The British government on Tuesday published correspondence with the Scottish government in a bid to refute allegations that the Lockerbie bomber's release was linked to a trade deal.
The letters were made public on the website of the British Foreign Ministry after the Sunday Times reported the British government had pushed for the Scottish Executive to release the man because discussions between Libya and BP over a multi-million-pound oil exploration deal had met difficulties, which were resolved soon afterwards.
Abdelbasset Megrahi was formally released on Aug. 20 in Edinburgh, where he had been jailed on charges of murdering 270 people, including 189 Americans when a Pan Am plane blew up over Lockerbie, southern Scotland, in December 1988.
Scottish Justice Secretary Kenny MacAskill said the man, who had terminal cancer, was allowed to return home to die after serving eight years of a 27-year minimum sentence.
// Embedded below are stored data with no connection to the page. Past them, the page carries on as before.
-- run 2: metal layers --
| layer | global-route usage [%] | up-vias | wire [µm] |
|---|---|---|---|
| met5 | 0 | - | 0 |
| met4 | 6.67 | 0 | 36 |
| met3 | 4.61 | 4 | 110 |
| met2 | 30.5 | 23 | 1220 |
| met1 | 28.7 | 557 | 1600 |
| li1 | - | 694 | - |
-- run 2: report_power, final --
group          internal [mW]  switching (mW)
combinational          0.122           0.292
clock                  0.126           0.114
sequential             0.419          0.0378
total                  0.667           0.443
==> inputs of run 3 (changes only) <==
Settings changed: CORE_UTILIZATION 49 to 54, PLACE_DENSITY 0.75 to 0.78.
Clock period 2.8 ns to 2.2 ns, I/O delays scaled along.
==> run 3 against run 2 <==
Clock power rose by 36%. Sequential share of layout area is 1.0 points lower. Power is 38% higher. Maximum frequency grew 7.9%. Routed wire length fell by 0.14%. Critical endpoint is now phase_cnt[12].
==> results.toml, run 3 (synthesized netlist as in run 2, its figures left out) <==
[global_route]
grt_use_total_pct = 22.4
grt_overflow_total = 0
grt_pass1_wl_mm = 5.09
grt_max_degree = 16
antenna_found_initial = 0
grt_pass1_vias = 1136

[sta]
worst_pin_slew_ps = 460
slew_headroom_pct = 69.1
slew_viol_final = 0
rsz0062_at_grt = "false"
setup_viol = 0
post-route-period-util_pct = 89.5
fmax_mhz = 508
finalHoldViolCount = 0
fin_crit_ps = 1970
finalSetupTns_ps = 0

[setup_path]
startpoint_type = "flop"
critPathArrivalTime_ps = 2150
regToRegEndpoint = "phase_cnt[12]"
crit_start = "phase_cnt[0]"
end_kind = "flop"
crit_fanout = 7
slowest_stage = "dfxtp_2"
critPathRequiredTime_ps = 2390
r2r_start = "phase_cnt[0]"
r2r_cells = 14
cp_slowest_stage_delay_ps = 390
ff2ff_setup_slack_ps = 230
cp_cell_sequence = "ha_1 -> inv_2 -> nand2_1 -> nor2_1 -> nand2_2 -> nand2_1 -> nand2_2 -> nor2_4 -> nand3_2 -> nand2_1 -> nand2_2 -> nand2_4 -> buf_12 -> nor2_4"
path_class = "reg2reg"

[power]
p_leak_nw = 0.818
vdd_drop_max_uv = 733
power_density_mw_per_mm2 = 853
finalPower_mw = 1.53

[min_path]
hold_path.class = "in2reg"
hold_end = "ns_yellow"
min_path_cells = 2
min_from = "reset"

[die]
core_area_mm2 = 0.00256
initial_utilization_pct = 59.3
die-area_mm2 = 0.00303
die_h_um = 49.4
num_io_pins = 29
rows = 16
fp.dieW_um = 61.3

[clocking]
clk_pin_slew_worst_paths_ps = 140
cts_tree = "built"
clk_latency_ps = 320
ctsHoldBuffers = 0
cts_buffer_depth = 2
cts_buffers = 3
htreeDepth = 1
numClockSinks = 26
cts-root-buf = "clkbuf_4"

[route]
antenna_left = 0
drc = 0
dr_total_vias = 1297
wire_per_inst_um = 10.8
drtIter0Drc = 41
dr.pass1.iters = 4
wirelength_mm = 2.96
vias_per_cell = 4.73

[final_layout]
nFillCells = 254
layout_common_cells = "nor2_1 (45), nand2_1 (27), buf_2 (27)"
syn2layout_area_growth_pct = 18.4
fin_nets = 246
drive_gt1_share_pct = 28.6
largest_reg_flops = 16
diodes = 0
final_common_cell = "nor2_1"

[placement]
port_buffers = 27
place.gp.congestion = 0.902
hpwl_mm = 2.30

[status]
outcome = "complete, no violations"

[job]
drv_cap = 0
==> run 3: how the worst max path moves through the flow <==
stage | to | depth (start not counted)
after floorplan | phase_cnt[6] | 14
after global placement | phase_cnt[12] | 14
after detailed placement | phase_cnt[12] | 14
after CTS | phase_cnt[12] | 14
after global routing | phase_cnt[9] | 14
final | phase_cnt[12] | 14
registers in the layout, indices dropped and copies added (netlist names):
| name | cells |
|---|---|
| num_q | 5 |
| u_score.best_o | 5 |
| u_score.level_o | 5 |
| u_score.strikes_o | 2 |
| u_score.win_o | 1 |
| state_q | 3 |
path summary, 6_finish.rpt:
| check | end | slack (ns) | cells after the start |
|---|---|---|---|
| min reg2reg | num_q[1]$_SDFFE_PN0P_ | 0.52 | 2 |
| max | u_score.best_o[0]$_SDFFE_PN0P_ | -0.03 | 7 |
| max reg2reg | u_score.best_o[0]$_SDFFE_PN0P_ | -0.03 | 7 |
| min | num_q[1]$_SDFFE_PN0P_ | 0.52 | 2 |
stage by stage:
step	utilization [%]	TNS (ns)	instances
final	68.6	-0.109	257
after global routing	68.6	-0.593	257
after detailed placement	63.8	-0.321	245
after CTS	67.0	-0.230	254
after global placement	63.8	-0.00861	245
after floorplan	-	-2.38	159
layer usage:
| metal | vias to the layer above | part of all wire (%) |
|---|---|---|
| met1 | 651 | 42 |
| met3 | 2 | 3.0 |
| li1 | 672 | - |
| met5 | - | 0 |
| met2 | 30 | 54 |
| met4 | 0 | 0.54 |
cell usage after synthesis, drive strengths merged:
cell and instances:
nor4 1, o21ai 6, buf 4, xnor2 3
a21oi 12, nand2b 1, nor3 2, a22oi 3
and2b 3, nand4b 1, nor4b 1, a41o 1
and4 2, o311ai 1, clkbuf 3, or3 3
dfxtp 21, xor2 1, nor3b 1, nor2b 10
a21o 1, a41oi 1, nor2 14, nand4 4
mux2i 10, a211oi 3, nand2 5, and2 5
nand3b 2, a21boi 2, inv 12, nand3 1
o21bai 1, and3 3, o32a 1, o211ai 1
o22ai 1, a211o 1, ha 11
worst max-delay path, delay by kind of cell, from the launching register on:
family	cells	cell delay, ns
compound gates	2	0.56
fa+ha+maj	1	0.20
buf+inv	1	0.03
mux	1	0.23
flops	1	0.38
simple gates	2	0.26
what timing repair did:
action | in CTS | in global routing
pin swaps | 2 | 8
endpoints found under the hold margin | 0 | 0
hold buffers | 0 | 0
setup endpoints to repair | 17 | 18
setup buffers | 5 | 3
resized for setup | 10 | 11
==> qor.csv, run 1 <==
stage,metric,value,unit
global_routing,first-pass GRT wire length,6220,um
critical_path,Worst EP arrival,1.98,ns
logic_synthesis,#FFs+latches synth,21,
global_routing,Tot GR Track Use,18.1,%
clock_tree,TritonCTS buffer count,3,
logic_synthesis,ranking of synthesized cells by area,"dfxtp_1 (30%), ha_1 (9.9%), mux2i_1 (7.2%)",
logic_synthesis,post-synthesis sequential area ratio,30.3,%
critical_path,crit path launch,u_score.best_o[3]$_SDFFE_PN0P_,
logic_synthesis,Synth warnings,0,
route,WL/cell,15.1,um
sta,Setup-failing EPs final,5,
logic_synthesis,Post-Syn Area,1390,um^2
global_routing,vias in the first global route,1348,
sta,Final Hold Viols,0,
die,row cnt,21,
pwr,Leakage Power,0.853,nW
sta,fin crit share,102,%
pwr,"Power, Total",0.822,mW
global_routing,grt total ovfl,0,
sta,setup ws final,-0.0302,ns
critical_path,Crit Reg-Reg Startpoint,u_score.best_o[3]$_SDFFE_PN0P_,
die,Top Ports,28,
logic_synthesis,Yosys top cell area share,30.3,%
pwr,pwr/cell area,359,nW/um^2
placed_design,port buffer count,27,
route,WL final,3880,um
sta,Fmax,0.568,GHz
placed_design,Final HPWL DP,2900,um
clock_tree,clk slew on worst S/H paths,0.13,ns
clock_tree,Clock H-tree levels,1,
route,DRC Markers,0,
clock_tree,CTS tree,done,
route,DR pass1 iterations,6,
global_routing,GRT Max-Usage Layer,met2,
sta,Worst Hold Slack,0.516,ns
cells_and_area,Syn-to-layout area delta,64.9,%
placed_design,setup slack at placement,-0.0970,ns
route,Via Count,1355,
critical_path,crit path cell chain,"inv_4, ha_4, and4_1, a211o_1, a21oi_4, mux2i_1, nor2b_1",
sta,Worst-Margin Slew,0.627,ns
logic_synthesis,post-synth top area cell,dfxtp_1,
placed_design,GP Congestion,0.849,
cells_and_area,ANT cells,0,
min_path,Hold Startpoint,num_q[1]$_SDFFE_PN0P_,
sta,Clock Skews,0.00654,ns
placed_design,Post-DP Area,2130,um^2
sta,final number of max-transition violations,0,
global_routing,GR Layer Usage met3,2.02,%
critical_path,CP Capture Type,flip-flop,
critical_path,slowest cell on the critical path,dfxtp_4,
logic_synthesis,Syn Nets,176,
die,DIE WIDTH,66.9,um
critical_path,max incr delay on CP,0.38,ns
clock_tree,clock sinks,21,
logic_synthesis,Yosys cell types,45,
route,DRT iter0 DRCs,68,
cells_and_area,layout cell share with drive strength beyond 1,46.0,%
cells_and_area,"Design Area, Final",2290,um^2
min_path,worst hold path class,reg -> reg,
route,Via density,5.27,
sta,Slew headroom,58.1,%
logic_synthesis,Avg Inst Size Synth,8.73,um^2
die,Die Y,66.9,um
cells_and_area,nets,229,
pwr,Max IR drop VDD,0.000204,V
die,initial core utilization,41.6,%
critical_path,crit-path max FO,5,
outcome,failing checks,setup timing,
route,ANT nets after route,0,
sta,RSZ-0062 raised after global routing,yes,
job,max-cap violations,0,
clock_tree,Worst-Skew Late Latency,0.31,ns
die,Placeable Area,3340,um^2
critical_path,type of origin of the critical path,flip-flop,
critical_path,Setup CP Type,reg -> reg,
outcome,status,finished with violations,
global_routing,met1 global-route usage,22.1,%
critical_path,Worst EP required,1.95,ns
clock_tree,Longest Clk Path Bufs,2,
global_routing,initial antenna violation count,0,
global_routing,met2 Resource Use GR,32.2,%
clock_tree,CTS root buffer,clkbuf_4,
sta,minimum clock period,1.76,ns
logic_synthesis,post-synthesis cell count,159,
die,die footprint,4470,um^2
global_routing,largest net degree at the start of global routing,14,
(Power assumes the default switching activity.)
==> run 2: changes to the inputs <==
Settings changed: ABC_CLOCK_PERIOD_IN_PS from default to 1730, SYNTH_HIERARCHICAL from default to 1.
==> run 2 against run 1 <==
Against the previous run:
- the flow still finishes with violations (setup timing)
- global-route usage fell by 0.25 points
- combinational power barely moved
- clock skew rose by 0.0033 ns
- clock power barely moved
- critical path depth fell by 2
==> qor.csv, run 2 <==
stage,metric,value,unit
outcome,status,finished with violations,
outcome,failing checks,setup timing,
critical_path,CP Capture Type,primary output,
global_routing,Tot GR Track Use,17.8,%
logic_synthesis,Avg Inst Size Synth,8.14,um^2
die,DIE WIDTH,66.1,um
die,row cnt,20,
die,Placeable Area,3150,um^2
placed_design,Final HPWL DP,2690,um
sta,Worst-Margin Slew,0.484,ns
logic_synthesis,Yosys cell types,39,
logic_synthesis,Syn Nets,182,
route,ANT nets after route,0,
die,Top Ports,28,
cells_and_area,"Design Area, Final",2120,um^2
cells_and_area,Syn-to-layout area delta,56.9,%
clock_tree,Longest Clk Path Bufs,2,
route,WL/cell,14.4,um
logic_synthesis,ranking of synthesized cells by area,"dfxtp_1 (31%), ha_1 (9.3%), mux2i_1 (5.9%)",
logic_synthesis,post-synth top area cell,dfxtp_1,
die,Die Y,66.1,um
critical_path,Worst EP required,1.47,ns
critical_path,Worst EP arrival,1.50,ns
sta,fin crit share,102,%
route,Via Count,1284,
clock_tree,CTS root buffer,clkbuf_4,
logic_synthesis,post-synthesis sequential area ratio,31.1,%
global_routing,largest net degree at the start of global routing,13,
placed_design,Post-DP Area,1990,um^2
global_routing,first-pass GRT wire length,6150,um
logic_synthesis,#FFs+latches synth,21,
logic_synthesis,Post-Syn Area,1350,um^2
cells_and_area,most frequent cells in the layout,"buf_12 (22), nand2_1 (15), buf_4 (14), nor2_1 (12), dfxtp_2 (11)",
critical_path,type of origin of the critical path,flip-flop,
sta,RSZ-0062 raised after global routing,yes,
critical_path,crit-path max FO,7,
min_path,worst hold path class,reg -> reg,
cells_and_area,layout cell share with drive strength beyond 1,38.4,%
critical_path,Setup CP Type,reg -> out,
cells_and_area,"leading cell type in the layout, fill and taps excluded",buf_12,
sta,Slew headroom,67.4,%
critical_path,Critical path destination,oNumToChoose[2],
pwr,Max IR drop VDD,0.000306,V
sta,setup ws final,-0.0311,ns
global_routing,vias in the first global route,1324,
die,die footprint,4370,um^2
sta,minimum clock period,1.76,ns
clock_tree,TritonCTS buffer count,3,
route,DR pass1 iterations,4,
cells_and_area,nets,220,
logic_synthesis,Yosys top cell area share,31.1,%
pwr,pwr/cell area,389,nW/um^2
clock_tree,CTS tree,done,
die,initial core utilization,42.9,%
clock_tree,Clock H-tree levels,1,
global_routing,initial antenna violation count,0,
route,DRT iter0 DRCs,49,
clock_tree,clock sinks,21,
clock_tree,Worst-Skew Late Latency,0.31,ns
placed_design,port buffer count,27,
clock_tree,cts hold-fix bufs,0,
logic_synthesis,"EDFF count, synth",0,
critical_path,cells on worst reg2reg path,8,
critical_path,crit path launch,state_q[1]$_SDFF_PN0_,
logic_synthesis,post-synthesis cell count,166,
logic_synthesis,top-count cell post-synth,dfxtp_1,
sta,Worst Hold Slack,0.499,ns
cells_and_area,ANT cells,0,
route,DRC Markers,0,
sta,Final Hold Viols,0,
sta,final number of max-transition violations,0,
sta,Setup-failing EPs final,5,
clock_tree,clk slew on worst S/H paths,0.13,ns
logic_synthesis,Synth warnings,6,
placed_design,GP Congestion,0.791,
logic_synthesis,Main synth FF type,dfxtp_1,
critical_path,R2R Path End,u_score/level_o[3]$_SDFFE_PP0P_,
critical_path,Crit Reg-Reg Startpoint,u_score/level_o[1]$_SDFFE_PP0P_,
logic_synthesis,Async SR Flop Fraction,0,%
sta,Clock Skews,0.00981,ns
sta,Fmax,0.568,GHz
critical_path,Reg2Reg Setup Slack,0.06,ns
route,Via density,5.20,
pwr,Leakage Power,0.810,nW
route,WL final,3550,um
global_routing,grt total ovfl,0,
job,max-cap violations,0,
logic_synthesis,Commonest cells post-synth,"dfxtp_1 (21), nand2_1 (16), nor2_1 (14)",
--- src/rtl/ula_seq_unit.sv ---
// Handshaked bytecode-processor ALU: latches operands on start, runs single-cycle
// ops through EXEC or non-zero divides through the iterative divider, pulses done.
// Handshake: start is accepted only in a cycle where busy=0; busy stays high
// from the accepting edge through the done cycle; done is a one-cycle pulse.
module ula_seq_unit
  import ula_pkg::*;
#(
  parameter int DATA_WIDTH = 8,
  parameter int ULA_WIDTH  = 24
) (
  input  logic                 clk,
  input  logic                 rst,
  input  logic                 start,
  input  logic [3:0]           sel_ula,
  input  logic [ULA_WIDTH-1:0] in_1,
  input  logic [ULA_WIDTH-1:0] in_2,
  output logic                 busy,
  output logic                 done,
  output logic [ULA_WIDTH-1:0] ula_out,
  output logic [ULA_WIDTH-1:0] rem_out,
  output logic                 comp_out,
  output logic                 overflow_out,
  output logic                 div_zero_out
);

  localparam int PW = 2 * ULA_WIDTH;
  localparam logic [PW-1:0]        THR = PW'(ovf_threshold(DATA_WIDTH));
  localparam logic [ULA_WIDTH-1:0] ONE = ULA_WIDTH'(1);
  localparam logic [ULA_WIDTH-1:0] TWO = ULA_WIDTH'(2);

  state_e               state_q, state_d;
  logic [ULA_WIDTH-1:0] a_q, a_d;
  logic [ULA_WIDTH-1:0] b_q, b_d;
  logic [3:0]           op_q, op_d;
  logic [ULA_WIDTH-1:0] ula_q, ula_d;
  logic [ULA_WIDTH-1:0] rem_q, rem_d;
  logic                 comp_q, comp_d;
  logic                 ovf_q, ovf_d;
  logic                 dz_q, dz_d;

  logic                 accept;
  logic                 div_start;
  logic                 div_busy;
  logic                 div_done;
  logic [ULA_WIDTH-1:0] div_quo;
  logic [ULA_WIDTH-1:0] div_rem;

  logic [ULA_WIDTH:0]   sum_full;
  logic [PW-1:0]        prod_full;
  logic [ULA_WIDTH-1:0] alu_res;
  logic                 alu_cmp;
  logic                 alu_is_cmp;
  logic                 alu_ovf;

  assign accept    = start && (state_q == IDLE);
  assign div_start = accept && (sel_ula == OP_DIV) && (in_1 != '0);

  ula_divider #(
    .ULA_WIDTH(ULA_WIDTH)
  ) u_divider (
    .clk      (clk),
    .rst      (rst),
    .start    (div_start),
    .dividend (in_2),
    .divisor  (in_1),
    .busy     (div_busy),
    .done     (div_done),
    .quotient (div_quo),
    .remainder(div_rem)
  );

  assign sum_full  = {1'b0, b_q} + {1'b0, a_q};
  assign prod_full = {{ULA_WIDTH{1'b0}}, b_q} * {{ULA_WIDTH{1'b0}}, a_q};

  // Single-cycle datapath on the latched operands; DIV here means divide by zero.
  always_comb begin
    alu_res    = '0;
    alu_cmp    = 1'b0;
    alu_is_cmp = 1'b0;
    alu_ovf    = 1'b0;
    case (op_q)
      OP_ADD: begin
        alu_res = sum_full[ULA_WIDTH-1:0];
        alu_ovf = PW'(sum_full) > THR;
      end
      OP_SUB: begin
        alu_res = b_q - a_q;
        alu_ovf = b_q < a_q;
      end
      OP_MULT: begin
        alu_res = prod_full[ULA_WIDTH-1:0];
        alu_ovf = prod_full > THR;
      end
      OP_DIV: begin
        alu_res = '1;
        alu_ovf = 1'b1;
      end
      OP_PASS_A: alu_res = a_q;
      OP_PASS_B: alu_res = b_q;
      OP_PLUS1:  alu_res = b_q + ONE;
      OP_LESS1:  alu_res = b_q - ONE;
      OP_PLUS2:  alu_res = b_q + TWO;
      OP_EQ: begin
        alu_is_cmp = 1'b1;
        alu_cmp    = b_q == a_q;
      end
      OP_LT: begin
        alu_is_cmp = 1'b1;
        alu_cmp    = b_q < a_q;
      end
      OP_GT: begin
        alu_is_cmp = 1'b1;
        alu_cmp    = b_q > a_q;
      end
      OP_NOT: alu_res = ~a_q;
      OP_AND: alu_res = b_q & a_q;
      OP_OR:  alu_res = b_q | a_q;
      OP_XOR: alu_res = b_q ^ a_q;
      default: alu_res = '0;
    endcase
    if (alu_is_cmp) begin
      alu_res = {{(ULA_WIDTH-1){1'b0}}, alu_cmp};
    end
  end

  always_comb begin
    state_d = state_q;
    a_d     = a_q;
    b_d     = b_q;
    op_d    = op_q;
    ula_d   = ula_q;
    rem_d   = rem_q;
    comp_d  = comp_q;
    ovf_d   = ovf_q;
    dz_d    = dz_q;
    case (state_q)
      IDLE: begin
        if (accept) begin
          a_d     = in_1;
          b_d     = in_2;
          op_d    = sel_ula;
          state_d = div_start ? DIV : EXEC;
          if (sel_ula != OP_DIV) begin
            dz_d = 1'b0;
          end
        end
      end
      EXEC: begin
        state_d = DONE;
        ula_d   = alu_res;
        rem_d   = (op_q == OP_DIV) ? b_q : '0;
        if (alu_is_cmp) begin
          comp_d = alu_cmp;
        end
        if (op_q[3:2] == 2'b00) begin
          ovf_d = alu_ovf;
        end
        if (op_q == OP_DIV) begin
          dz_d = 1'b1;
        end
      end
      DIV: begin
        if (div_done) begin
          state_d = DONE;
          ula_d   = div_quo;
          rem_d   = div_rem;
          ovf_d   = 1'b0;
          dz_d    = 1'b0;
        end
      end
      DONE: state_d = IDLE;
      default: state_d = IDLE;
    endcase
  end

  always_ff @(posedge clk) begin
    if (rst) begin
      state_q <= IDLE;
      a_q     <= '0;
      b_q     <= '0;
      op_q    <= '0;
      ula_q   <= '0;
      rem_q   <= '0;
      comp_q  <= 1'b0;
      ovf_q   <= 1'b0;
      dz_q    <= 1'b0;
    end else begin
      state_q <= state_d;
      a_q     <= a_d;
      b_q     <= b_d;
      op_q    <= op_d;
      ula_q   <= ula_d;
      rem_q   <= rem_d;
      comp_q  <= comp_d;
      ovf_q   <= ovf_d;
      dz_q    <= dz_d;
    end
  end

  assign busy         = (state_q != IDLE) || div_busy;
  assign done         = (state_q == DONE);
  assign ula_out      = ula_q;
  assign rem_out      = rem_q;
  assign comp_out     = comp_q;
  assign overflow_out = ovf_q;
  assign div_zero_out = dz_q;

endmodule
File: config.mk
export PLATFORM = sky130hd
export DESIGN_NAME = mem_ctrl
export DESIGN_NICKNAME = d
export VERILOG_FILES = /design/src/rtl/mem_ctrl.sv
export SDC_FILE = /design/constraint.sdc
export NUM_CORES = 1
export LEC_CHECK = 0
export BUFFER_PORTS_ARGS = -buffer_cell sky130_fd_sc_hd__buf_2
export CORE_ASPECT_RATIO = 0.75
export CORE_MARGIN = 1.5
export CORE_UTILIZATION = 53
export DETAILED_ROUTE_END_ITERATION = 8
export PLACE_DENSITY = 0.84
export SLEW_MARGIN = 20
export SYNTH_ARGS = -nofsm -noshare
export SYNTH_HDL_FRONTEND = slang
export SYNTH_SLANG_ARGS = --single-unit
export TNS_END_PERCENT = 100
File: constraint.sdc
create_clock -name I_clk -period 3.9 [get_ports I_clk]
set_clock_uncertainty 0.1 [all_clocks]
set_input_delay 0.78 -clock I_clk [delete_from_list [all_inputs] [get_ports I_clk]]
set_output_delay 0.78 -clock I_clk [all_outputs]
set_load 0.02 [all_outputs]
### config.mk
export PLATFORM = sky130hd
export DESIGN_NAME = timer_counter
export DESIGN_NICKNAME = d
export VERILOG_FILES = /design/src/rtl/timer_pkg.sv /design/src/rtl/timer_counter.sv
export SDC_FILE = /design/constraint.sdc
export NUM_CORES = 1
export LEC_CHECK = 0
export ABC_AREA = 1
export ABC_CLOCK_PERIOD_IN_PS = 1700
export BUFFER_PORTS_ARGS = -buffer_cell sky130_fd_sc_hd__buf_2
export CAP_MARGIN = 20
export CORE_AREA = 2 2 111 194
export DETAILED_ROUTE_END_ITERATION = 8
export DIE_AREA = 0 0 113 196
export SYNTH_ARGS = -nofsm -noshare
export SYNTH_HDL_FRONTEND = slang
export SYNTH_SLANG_ARGS = --single-unit
### constraint.sdc
create_clock -name clk -period 1.7 [get_ports clk]
set_input_delay 0.17 -clock clk [delete_from_list [all_inputs] [get_ports clk]]
set_output_delay 0.17 -clock clk [all_outputs]
set_load 0.1 [all_outputs]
The correspondence showed that the transfer of Al-Megrahi was a decision for Scottish Ministers. The July 3 letter made clear that "the decision in relation to such a request is a matter for Scottish Ministers."
The correspondence also made clear that no attempt was made to steer the Scottish Executive in any direction. The Aug. 3 letter made clear that officials of the British Foreign Ministry were "not making representations on whether Megrahi ought to be transferred to Libya."
In both his statements of June 19 and June 24, MacAskill confirmed that the final decision was his alone.